Hi @ssarda, thanks for the test case. That helps to understand the problem. Which appears to be the following MIR,

INLINEASM &"$0 = insert($1,#31,#1);" [attdialect], $0:[regdef], implicit-def $r7, $1:[reguse:IntRegs], %45:intregs
%32:intregs = COPY $r7
$r7 = COPY %32:intregs

These instructions are scheduled in the same cycle. Then, isValidSchedule rejects this because :

// Furthermore, if a physical def/use pair is assigned to the same
// cycle, orderDependence does not guarantee def/use ordering, so that
// case should be considered invalid.

That means that orderDependence could reorder those instructions after pipelining?

Hi @ssarda, thanks for the test case. That helps to understand the problem. Which appears to be the following MIR,

INLINEASM &"$0 = insert($1,#31,#1);" [attdialect], $0:[regdef], implicit-def $r7, $1:[reguse:IntRegs], %45:intregs
%32:intregs = COPY $r7
$r7 = COPY %32:intregs

These instructions are scheduled in the same cycle. Then, isValidSchedule rejects this because :

// Furthermore, if a physical def/use pair is assigned to the same
// cycle, orderDependence does not guarantee def/use ordering, so that
// case should be considered invalid.

You are right @bcahoon.

That means that orderDependence could reorder those instructions after pipelining?

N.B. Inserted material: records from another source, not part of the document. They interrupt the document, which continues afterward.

--- src/rtl/pt_walk_pkg.sv ---
package pt_walk_pkg;
   // Entry bit positions; these are decoded by software and by the walker.
   localparam int unsigned PTE_P   = 0;
   localparam int unsigned PTE_RW  = 1;
   localparam int unsigned PTE_US  = 2;
   localparam int unsigned PTE_WT  = 3;
   localparam int unsigned PTE_CD  = 4;
   localparam int unsigned PTE_ACC = 5;
   localparam int unsigned PTE_DRT = 6;
   localparam int unsigned PTE_PS  = 7;
   localparam int unsigned PTE_GLB = 8;

   typedef enum logic [2:0] {
      ST_IDLE   = 3'd0,
      ST_RD_DIR = 3'd1,
      ST_RD_TBL = 3'd2,
      ST_WR_DIR = 3'd3,
      ST_WR_TBL = 3'd4
   } walk_st_e;

   localparam logic [1:0] CAUSE_NONE   = 2'd0;
   localparam logic [1:0] CAUSE_ABSENT = 2'd1;
   localparam logic [1:0] CAUSE_PRIV   = 2'd2;
   localparam logic [1:0] CAUSE_RDONLY = 2'd3;
endpackage

--- src/rtl/pt_perm_check.sv ---
module pt_perm_check
   import pt_walk_pkg::*;
(
   input  logic       dir_rw,
   input  logic       dir_us,
   input  logic       leaf_rw,
   input  logic       leaf_us,
   input  logic       is_write,
   input  logic       is_user,
   output logic       grant,
   output logic [1:0] why
);
   logic eff_us, eff_rw;

   // Effective right is the stricter of both levels; user test precedes write test.
   always_comb begin
      eff_us = dir_us & leaf_us;
      eff_rw = dir_rw & leaf_rw;
      why    = CAUSE_NONE;
      if (is_user && !eff_us)
         why = CAUSE_PRIV;
      else if (is_write && !eff_rw)
         why = CAUSE_RDONLY;
      grant = (why == CAUSE_NONE);
   end
endmodule

--- src/rtl/pt_addr_gen.sv ---
module pt_addr_gen #(
   parameter int unsigned IDX_W = 10,
   parameter int unsigned OFF_W = 12,
   parameter int unsigned ENT_W = 32
) (
   input  logic [ENT_W-OFF_W-1:0]     root_frame,
   input  logic [2*IDX_W+OFF_W-1:0]   va,
   input  logic [ENT_W-OFF_W-1:0]     dir_frame,
   input  logic [ENT_W-OFF_W-1:0]     leaf_frame,
   output logic [ENT_W-1:0]           dir_addr,
   output logic [ENT_W-1:0]           tbl_addr,
   output logic [ENT_W-1:0]           pa_small,
   output logic [ENT_W-1:0]           pa_large
);
   localparam int unsigned VA_W = 2*IDX_W + OFF_W;
   localparam int unsigned SH   = $clog2(ENT_W/8);
   localparam int unsigned LOFF = IDX_W + OFF_W;
   localparam int unsigned FR_W = ENT_W - OFF_W;

   generate
      if (ENT_W % 8 != 0) begin : g_bad_bytes
         $error("entry width must be whole bytes");
      end
      if (IDX_W + SH != OFF_W) begin : g_bad_block
         $error("one table must fill exactly one page");
      end
      if (OFF_W < 9) begin : g_bad_flags
         $error("page offset too narrow for the flag bits");
      end
      if (FR_W <= IDX_W) begin : g_bad_large
         $error("entry too narrow for a large-page frame");
      end
   endgenerate

   assign dir_addr = {root_frame, va[VA_W-1:LOFF], {SH{1'b0}}};
   assign tbl_addr = {dir_frame, va[LOFF-1:OFF_W], {SH{1'b0}}};
   assign pa_small = {leaf_frame, va[OFF_W-1:0]};
   assign pa_large = {dir_frame[FR_W-1:IDX_W], va[LOFF-1:0]};
endmodule

--- src/rtl/pt_walker.sv ---
module pt_walker
   import pt_walk_pkg::*;
#(
   parameter int unsigned IDX_W    = 10,
   parameter int unsigned OFF_W    = 12,
   parameter int unsigned ENT_W    = 32,
   parameter bit          LARGE_EN = 1'b1
) (
   input  logic                     clk,
   input  logic                     rst_n,
   input  logic [ENT_W-1:0]         root_base,
   input  logic                     req_valid,
   output logic                     req_ready,
   input  logic [2*IDX_W+OFF_W-1:0] req_va,
   input  logic                     req_write,
   input  logic                     req_user,
   output logic                     mem_valid,
   output logic                     mem_we,
   output logic [ENT_W-1:0]         mem_addr,
   output logic [ENT_W-1:0]         mem_wdata,
   input  logic                     mem_ready,
   input  logic [ENT_W-1:0]         mem_rdata,
   output logic                     walk_done,
   output logic                     walk_fault,
   output logic [1:0]               fault_cause,
   output logic [ENT_W-1:0]         pa,
   output logic                     attr_wt,
   output logic                     attr_cd,
   output logic                     attr_global,
   output logic                     big_page
);
   localparam int unsigned VA_W = 2*IDX_W + OFF_W;
   localparam int unsigned FR_W = ENT_W - OFF_W;
   localparam logic [ENT_W-1:0] M_ACC = ENT_W'(1) << PTE_ACC;
   localparam logic [ENT_W-1:0] M_DRT = ENT_W'(1) << PTE_DRT;

   walk_st_e          st_q, st_d;
   logic [VA_W-1:0]   va_q;
   logic              wr_q, usr_q, big_q, big_d, tw_q, tw_d;
   logic [FR_W-1:0]   root_q;
   logic [ENT_W-1:0]  pde_q, pde_d, pte_q, pte_d;
   logic              done_q, fault_q, wt_q, cd_q, glb_q, bigo_q;
   logic [1:0]        cause_q, bad_why, why;
   logic [ENT_W-1:0]  pa_q;
   logic              hs, ps_hit, big_now, grant, end_ok, end_bad;
   logic [ENT_W-1:0]  dir_now, leaf_now, attr_ent, new_dir, new_leaf;
   logic [ENT_W-1:0]  dir_addr, tbl_addr, pa_small, pa_large;
   logic              root_unused;

   assign root_unused = ^root_base[OFF_W-1:0];

   // Variant: honour the large-page bit, or treat every directory entry as a pointer.
   generate
      if (LARGE_EN) begin : g_large
         assign ps_hit = mem_rdata[PTE_PS];
      end else begin : g_small_only
         assign ps_hit = 1'b0;
      end
   endgenerate

   assign hs       = mem_valid & mem_ready;
   assign dir_now  = (st_q == ST_RD_DIR) ? mem_rdata : pde_q;
   assign leaf_now = (st_q == ST_RD_TBL) ? mem_rdata : pte_q;
   assign big_now  = (st_q == ST_RD_DIR) ? ps_hit : big_q;
   assign attr_ent = big_now ? dir_now : leaf_now;
   assign new_dir  = dir_now  | M_ACC | ((big_now && wr_q) ? M_DRT : '0);
   assign new_leaf = leaf_now | M_ACC | (wr_q ? M_DRT : '0);

   pt_addr_gen #(.IDX_W(IDX_W), .OFF_W(OFF_W), .ENT_W(ENT_W)) addr_i (
      .root_frame (root_q),
      .va         (va_q),
      .dir_frame  (dir_now[ENT_W-1:OFF_W]),
      .leaf_frame (leaf_now[ENT_W-1:OFF_W]),
      .dir_addr   (dir_addr),
      .tbl_addr   (tbl_addr),
      .pa_small   (pa_small),
      .pa_large   (pa_large)
   );

   pt_perm_check perm_i (
      .dir_rw   (dir_now[PTE_RW]),
      .dir_us   (dir_now[PTE_US]),
      .leaf_rw  (big_now ? 1'b1 : leaf_now[PTE_RW]),
      .leaf_us  (big_now ? 1'b1 : leaf_now[PTE_US]),
      .is_write (wr_q),
      .is_user  (usr_q),
      .grant    (grant),
      .why      (why)
   );

   always_comb begin
      st_d    = st_q;
      pde_d   = pde_q;
      pte_d   = pte_q;
      big_d   = big_q;
      tw_d    = tw_q;
      end_ok  = 1'b0;
      end_bad = 1'b0;
      bad_why = CAUSE_NONE;
      case (st_q)
         ST_IDLE: if (req_valid) st_d = ST_RD_DIR;
         ST_RD_DIR: if (hs) begin
            if (!mem_rdata[PTE_P]) begin
               end_bad = 1'b1;
               bad_why = CAUSE_ABSENT;
            end else if (ps_hit) begin
               big_d = 1'b1;
               if (!grant) begin
                  end_bad = 1'b1;
                  bad_why = why;
               end else begin
                  pde_d = new_dir;
                  if (new_dir != mem_rdata) st_d = ST_WR_DIR;
                  else end_ok = 1'b1;
               end
            end else begin
               big_d = 1'b0;
               pde_d = mem_rdata;
               st_d  = ST_RD_TBL;
            end
         end
         ST_RD_TBL: if (hs) begin
            if (!mem_rdata[PTE_P]) begin
               end_bad = 1'b1;
               bad_why = CAUSE_ABSENT;
            end else if (!grant) begin
               end_bad = 1'b1;
               bad_why = why;
            end else begin
               pde_d = new_dir;
               pte_d = new_leaf;
               tw_d  = (new_leaf != mem_rdata);
               if (new_dir != pde_q)         st_d = ST_WR_DIR;
               else if (new_leaf != mem_rdata) st_d = ST_WR_TBL;
               else                            end_ok = 1'b1;
            end
         end
         ST_WR_DIR: if (hs) begin
            if (!big_q && tw_q) st_d = ST_WR_TBL;
            else                end_ok = 1'b1;
         end
         ST_WR_TBL: if (hs) end_ok = 1'b1;
         default: st_d = ST_IDLE;
      endcase
      if (end_ok || end_bad) st_d = ST_IDLE;
   end

   always_ff @(posedge clk) begin
      if (!rst_n) begin
         st_q    <= ST_IDLE;
         va_q    <= '0;
         wr_q    <= 1'b0;
         usr_q   <= 1'b0;
         root_q  <= '0;
         pde_q   <= '0;
         pte_q   <= '0;
         big_q   <= 1'b0;
         tw_q    <= 1'b0;
         done_q  <= 1'b0;
         fault_q <= 1'b0;
         cause_q <= CAUSE_NONE;
         pa_q    <= '0;
         wt_q    <= 1'b0;
         cd_q    <= 1'b0;
         glb_q   <= 1'b0;
         bigo_q  <= 1'b0;
      end else begin
         st_q    <= st_d;
         pde_q   <= pde_d;
         pte_q   <= pte_d;
         big_q   <= big_d;
         tw_q    <= tw_d;
         done_q  <= end_ok;
         fault_q <= end_bad;
         if (st_q == ST_IDLE && req_valid) begin
            va_q   <= req_va;
            wr_q   <= req_write;
            usr_q  <= req_user;
            root_q <= root_base[ENT_W-1:OFF_W];
         end
         if (end_ok || end_bad) cause_q <= bad_why;
         if (end_ok) begin
            pa_q   <= big_now ? pa_large : pa_small;
            wt_q   <= attr_ent[PTE_WT];
            cd_q   <= attr_ent[PTE_CD];
            glb_q  <= attr_ent[PTE_GLB];
            bigo_q <= big_now;
         end
      end
   end

   assign req_ready   = (st_q == ST_IDLE);
   assign mem_valid   = (st_q != ST_IDLE);
   assign mem_we      = (st_q == ST_WR_DIR) || (st_q == ST_WR_TBL);
   assign mem_addr    = (st_q == ST_RD_DIR || st_q == ST_WR_DIR) ? dir_addr : tbl_addr;
   assign mem_wdata   = (st_q == ST_WR_DIR) ? pde_q : pte_q;
   assign walk_done   = done_q;
   assign walk_fault  = fault_q;
   assign fault_cause = cause_q;
   assign pa          = pa_q;
   assign attr_wt     = wt_q;
   assign attr_cd     = cd_q;
   assign attr_global = glb_q;
   assign big_page    = bigo_q;

   // a stalled access keeps its address, direction and data.
   a_r11_hold_stalled: assert property (@(posedge clk) disable iff (!rst_n)
      mem_valid && !mem_ready |=> mem_valid && $stable(mem_addr) && $stable(mem_we) && $stable(mem_wdata));

   // every write-back carries the accessed flag.
   a_r7_wb_accessed: assert property (@(posedge clk) disable iff (!rst_n)
      mem_valid && mem_we |-> mem_wdata[PTE_ACC]);

   // a fault always follows a completed read, never a write-back.
   a_r9_fault_after_read: assert property (@(posedge clk) disable iff (!rst_n)
      walk_fault |-> $past(mem_valid && mem_ready && !mem_we));

   // success and fault are never reported together.
   a_r10_single_result: assert property (@(posedge clk) disable iff (!rst_n)
      !(walk_done && walk_fault));

   // a taken request makes the walker busy.
   a_r10_busy_after_take: assert property (@(posedge clk) disable iff (!rst_n)
      req_valid && req_ready |=> !req_ready);

   // a fault pulse always names a cause; a success pulse never does.
   a_r3_cause_matches: assert property (@(posedge clk) disable iff (!rst_n)
      (walk_fault |-> fault_cause != CAUSE_NONE) and (walk_done |-> fault_cause == CAUSE_NONE));
endmodule

--- config.mk ---
export PLATFORM = sky130hd
export DESIGN_NAME = pt_walker
export DESIGN_NICKNAME = d
export VERILOG_FILES = /design/src/rtl/pt_walk_pkg.sv /design/src/rtl/pt_perm_check.sv /design/src/rtl/pt_addr_gen.sv /design/src/rtl/pt_walker.sv
export SDC_FILE = /design/constraint.sdc
export NUM_CORES = 1
export LEC_CHECK = 0
export BUFFER_PORTS_ARGS = -buffer_cell sky130_fd_sc_hd__buf_2
export CORE_MARGIN = 2
export CORE_UTILIZATION = 40
export CTS_CLUSTER_DIAMETER = 120
export CTS_CLUSTER_SIZE = 8
export DETAILED_ROUTE_END_ITERATION = 12
export SLEW_MARGIN = 20
export SYNTH_ARGS = -nofsm -noshare
export SYNTH_HDL_FRONTEND = slang
export SYNTH_SLANG_ARGS = --single-unit
--- constraint.sdc ---
create_clock -name clk -period 2.5 [get_ports clk]
set_input_delay 0.125 -clock clk [delete_from_list [all_inputs] [get_ports clk]]
set_output_delay 0.125 -clock clk [all_outputs]
set_load 0.01 [all_outputs]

For Hexagon, i haven't come across a case yet where the orderDependence is re-ordering instructions in such a way that use is scheduled before def.
Moreover, if there is a problem in orderDependence not guaranteeing def scheduled before use, then the fix should go in orderDependence() function.
I feel that by putting stricter checks in isValidSchedule() function for same cycle, we are penalizing pipeliner resulting in un-pipelined code.